Devices Will Have Manners, Even If We Don't

Have you heard of DMP? Microsoft is applying for a patent to equip devices with a "Digital Manners Policy," a polite euphemism for a kill switch or jammer in your electronic equipment. It doesn't stop at stopping things like using a flash camera in a museum, either; OnStar is implementing the same sort of device to shut off your car remotely. If you've ever become peeved when someone sitting next to you starts yammering on their cellphone in the movie theater, you've probably wished there was some sort of method to make it impossible. Be careful what you wish for, says Bruce Schneier at Wired; who will decide who's allowed to do what, where, and with what is a very important question.

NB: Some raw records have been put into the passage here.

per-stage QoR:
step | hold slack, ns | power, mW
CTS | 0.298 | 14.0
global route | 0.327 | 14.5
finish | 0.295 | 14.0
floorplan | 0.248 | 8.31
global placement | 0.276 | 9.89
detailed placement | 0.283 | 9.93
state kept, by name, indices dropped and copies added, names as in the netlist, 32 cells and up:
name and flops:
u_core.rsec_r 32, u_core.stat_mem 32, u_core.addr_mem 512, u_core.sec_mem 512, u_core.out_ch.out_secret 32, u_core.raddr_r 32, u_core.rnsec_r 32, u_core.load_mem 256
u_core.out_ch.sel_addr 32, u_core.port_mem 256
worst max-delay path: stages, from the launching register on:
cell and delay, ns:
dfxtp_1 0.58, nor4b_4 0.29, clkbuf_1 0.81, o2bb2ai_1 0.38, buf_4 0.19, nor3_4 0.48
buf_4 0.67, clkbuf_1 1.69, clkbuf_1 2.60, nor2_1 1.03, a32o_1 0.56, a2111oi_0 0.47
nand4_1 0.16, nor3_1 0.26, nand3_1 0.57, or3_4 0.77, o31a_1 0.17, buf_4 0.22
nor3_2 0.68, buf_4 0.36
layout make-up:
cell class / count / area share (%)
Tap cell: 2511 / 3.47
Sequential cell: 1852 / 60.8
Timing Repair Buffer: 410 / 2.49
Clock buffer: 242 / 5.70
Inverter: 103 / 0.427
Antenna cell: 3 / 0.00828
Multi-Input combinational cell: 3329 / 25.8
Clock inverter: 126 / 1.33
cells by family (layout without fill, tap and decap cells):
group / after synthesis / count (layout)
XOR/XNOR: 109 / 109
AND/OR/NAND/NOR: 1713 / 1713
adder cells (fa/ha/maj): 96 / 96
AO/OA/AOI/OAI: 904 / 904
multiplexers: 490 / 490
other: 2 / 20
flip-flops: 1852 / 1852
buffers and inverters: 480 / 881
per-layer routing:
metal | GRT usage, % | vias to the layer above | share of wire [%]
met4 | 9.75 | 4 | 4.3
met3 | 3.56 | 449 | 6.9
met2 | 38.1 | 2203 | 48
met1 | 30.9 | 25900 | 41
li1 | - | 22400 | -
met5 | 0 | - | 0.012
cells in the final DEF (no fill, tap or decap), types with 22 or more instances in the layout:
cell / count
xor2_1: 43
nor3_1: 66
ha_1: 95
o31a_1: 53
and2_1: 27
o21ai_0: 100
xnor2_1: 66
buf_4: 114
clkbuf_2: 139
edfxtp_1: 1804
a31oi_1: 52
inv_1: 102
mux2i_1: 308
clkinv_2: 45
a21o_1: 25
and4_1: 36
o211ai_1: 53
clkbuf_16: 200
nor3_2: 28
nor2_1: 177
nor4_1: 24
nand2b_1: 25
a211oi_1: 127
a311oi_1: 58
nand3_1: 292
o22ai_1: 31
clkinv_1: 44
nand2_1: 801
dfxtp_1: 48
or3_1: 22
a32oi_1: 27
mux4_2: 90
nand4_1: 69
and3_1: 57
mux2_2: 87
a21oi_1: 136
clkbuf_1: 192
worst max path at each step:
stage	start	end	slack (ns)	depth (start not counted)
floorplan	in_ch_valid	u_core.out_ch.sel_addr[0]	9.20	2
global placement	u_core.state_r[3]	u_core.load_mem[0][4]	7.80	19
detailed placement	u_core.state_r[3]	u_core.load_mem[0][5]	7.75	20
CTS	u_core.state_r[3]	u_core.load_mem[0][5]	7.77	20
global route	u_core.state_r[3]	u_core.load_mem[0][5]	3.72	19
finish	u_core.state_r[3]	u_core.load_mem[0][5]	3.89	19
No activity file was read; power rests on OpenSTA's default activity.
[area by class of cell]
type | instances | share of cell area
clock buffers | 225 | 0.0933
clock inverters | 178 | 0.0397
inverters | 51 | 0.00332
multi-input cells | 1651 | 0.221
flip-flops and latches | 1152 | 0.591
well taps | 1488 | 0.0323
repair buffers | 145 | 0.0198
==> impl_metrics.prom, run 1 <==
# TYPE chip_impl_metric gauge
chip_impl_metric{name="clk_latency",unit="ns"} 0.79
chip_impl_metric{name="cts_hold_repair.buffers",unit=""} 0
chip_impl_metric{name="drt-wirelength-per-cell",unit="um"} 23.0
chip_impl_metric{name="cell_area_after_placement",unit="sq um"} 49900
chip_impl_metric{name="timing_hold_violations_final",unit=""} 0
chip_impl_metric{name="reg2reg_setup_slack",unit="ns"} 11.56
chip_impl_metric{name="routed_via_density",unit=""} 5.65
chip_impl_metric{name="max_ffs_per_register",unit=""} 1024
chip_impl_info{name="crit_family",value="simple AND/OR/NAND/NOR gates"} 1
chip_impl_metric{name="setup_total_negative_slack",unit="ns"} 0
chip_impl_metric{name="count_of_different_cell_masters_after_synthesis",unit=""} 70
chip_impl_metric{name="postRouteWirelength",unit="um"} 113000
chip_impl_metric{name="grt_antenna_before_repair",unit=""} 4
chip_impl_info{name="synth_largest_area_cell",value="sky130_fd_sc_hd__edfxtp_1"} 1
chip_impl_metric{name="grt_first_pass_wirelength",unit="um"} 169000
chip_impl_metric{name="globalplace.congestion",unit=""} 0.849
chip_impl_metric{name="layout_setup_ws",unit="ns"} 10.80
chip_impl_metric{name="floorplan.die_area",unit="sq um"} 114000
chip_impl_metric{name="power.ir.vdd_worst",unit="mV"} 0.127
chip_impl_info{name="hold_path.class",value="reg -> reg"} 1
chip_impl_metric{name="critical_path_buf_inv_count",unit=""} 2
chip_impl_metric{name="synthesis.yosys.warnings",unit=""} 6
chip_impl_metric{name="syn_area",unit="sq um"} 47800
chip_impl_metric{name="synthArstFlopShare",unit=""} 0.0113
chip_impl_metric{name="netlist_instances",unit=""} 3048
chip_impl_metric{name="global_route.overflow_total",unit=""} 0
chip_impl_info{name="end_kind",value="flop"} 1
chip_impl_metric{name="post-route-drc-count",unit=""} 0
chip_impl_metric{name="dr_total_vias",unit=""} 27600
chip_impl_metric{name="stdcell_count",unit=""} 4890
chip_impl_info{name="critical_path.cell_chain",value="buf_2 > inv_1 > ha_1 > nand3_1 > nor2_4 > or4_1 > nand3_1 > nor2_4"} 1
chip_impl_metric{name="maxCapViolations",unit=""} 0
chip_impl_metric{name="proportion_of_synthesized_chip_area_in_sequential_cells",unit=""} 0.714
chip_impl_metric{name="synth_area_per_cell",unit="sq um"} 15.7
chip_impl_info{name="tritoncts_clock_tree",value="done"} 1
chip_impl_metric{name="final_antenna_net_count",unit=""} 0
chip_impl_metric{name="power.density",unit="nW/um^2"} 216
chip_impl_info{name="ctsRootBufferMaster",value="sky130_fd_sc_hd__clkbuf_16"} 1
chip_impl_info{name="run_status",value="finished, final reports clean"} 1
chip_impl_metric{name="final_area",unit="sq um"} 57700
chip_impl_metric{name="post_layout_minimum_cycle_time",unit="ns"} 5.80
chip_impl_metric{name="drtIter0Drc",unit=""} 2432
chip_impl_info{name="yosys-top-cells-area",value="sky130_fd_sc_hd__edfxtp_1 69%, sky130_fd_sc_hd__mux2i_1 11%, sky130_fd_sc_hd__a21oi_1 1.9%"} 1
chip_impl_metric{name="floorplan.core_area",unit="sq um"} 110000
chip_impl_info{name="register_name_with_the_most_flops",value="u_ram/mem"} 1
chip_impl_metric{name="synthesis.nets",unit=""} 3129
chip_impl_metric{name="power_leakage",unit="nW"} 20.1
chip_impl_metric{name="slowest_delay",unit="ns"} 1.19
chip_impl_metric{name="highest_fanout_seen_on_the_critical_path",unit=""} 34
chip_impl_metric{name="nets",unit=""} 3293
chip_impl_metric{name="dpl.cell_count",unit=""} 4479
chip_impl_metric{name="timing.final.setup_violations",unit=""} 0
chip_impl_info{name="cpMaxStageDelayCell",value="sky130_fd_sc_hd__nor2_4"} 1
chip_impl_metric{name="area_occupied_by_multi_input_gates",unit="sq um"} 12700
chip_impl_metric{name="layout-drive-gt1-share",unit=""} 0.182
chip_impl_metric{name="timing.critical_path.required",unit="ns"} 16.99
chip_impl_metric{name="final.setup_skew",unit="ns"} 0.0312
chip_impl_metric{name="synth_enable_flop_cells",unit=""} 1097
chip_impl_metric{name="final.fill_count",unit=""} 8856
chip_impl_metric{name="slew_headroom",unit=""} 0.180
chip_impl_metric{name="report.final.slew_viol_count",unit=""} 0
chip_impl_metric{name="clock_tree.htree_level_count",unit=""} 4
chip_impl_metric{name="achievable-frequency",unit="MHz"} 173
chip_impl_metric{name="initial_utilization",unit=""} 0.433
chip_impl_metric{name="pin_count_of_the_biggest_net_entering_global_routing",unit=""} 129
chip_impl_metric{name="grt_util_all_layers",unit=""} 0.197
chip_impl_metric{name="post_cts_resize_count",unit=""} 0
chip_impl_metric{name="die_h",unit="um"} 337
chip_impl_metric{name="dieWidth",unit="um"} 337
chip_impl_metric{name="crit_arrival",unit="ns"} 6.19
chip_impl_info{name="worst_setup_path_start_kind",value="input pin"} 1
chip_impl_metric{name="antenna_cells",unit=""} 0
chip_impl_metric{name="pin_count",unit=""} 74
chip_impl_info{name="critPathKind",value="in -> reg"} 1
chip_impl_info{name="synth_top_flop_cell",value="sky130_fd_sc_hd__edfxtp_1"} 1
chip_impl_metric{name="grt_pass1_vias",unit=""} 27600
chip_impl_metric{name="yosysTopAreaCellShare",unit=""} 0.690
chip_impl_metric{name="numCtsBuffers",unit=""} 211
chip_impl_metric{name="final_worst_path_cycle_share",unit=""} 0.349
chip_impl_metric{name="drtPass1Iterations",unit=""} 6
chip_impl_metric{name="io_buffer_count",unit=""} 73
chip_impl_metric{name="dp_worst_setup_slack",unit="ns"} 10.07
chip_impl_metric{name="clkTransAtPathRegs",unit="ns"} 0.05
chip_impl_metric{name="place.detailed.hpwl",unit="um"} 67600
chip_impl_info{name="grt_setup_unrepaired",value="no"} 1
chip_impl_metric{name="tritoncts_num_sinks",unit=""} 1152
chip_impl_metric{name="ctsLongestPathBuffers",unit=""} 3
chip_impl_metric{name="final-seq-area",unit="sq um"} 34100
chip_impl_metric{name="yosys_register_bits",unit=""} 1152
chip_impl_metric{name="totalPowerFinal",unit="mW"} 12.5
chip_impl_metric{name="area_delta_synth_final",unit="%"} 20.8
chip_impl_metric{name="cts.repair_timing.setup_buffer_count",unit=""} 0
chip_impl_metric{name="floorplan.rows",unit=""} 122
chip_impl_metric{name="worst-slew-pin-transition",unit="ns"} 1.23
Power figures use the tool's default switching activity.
### config.mk
export PLATFORM = sky130hd
export DESIGN_NAME = base64_encoder
export DESIGN_NICKNAME = d
export VERILOG_FILES = /design/src/design/b64_pkg.sv /design/src/design/base64_encoder.sv /design/src/design/b64_front.sv /design/src/design/b64_fifo.sv /design/src/design/b64_back.sv
export SDC_FILE = /design/constraint.sdc
export NUM_CORES = 1
export LEC_CHECK = 0
export BUFFER_PORTS_ARGS = -buffer_cell sky130_fd_sc_hd__buf_4
export CAP_MARGIN = 10
export CORE_AREA = 2 2 99 111
export DETAILED_ROUTE_END_ITERATION = 10
export DIE_AREA = 0 0 101 113
export PLACE_DENSITY_LB_ADDON = 0.15
export SLEW_MARGIN = 10
export SYNTH_ARGS = -nofsm -noshare
export SYNTH_HDL_FRONTEND = slang
export SYNTH_SLANG_ARGS = --single-unit
### constraint.sdc
create_clock -name clk -period 3.2 [get_ports clk]
set_clock_uncertainty 0.15 [all_clocks]
set_input_delay 0.48 -clock clk [delete_from_list [all_inputs] [get_ports clk]]
set_output_delay 0.48 -clock clk [all_outputs]
set_load 0.02 [all_outputs]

Once we go down this path -- giving one device authority over other devices -- the security problems start piling up. Who has the authority to limit functionality of my devices, and how do they get that authority? What prevents them from abusing that power? Do I get the ability to override their limitations? In what circumstances, and how? Can they override my override?

How do we prevent this from being abused? Can a burglar, for example, enforce a "no photography" rule and prevent security cameras from working? Can the police enforce the same rule to avoid another Rodney King incident? Do the police get "superuser" devices that cannot be limited, and do they get "supercontroller" devices that can limit anything? How do we ensure that only they get them, and what do we do when the devices inevitably fall into the wrong hands?

That's a lot of questions, Bruce. The short answer to all of them is whatever is the least appealing version will no doubt become the standard, so no thanks to all of it. I'm old-fashioned, I guess; I prefer to just yell at people who are behaving like jerks in public places.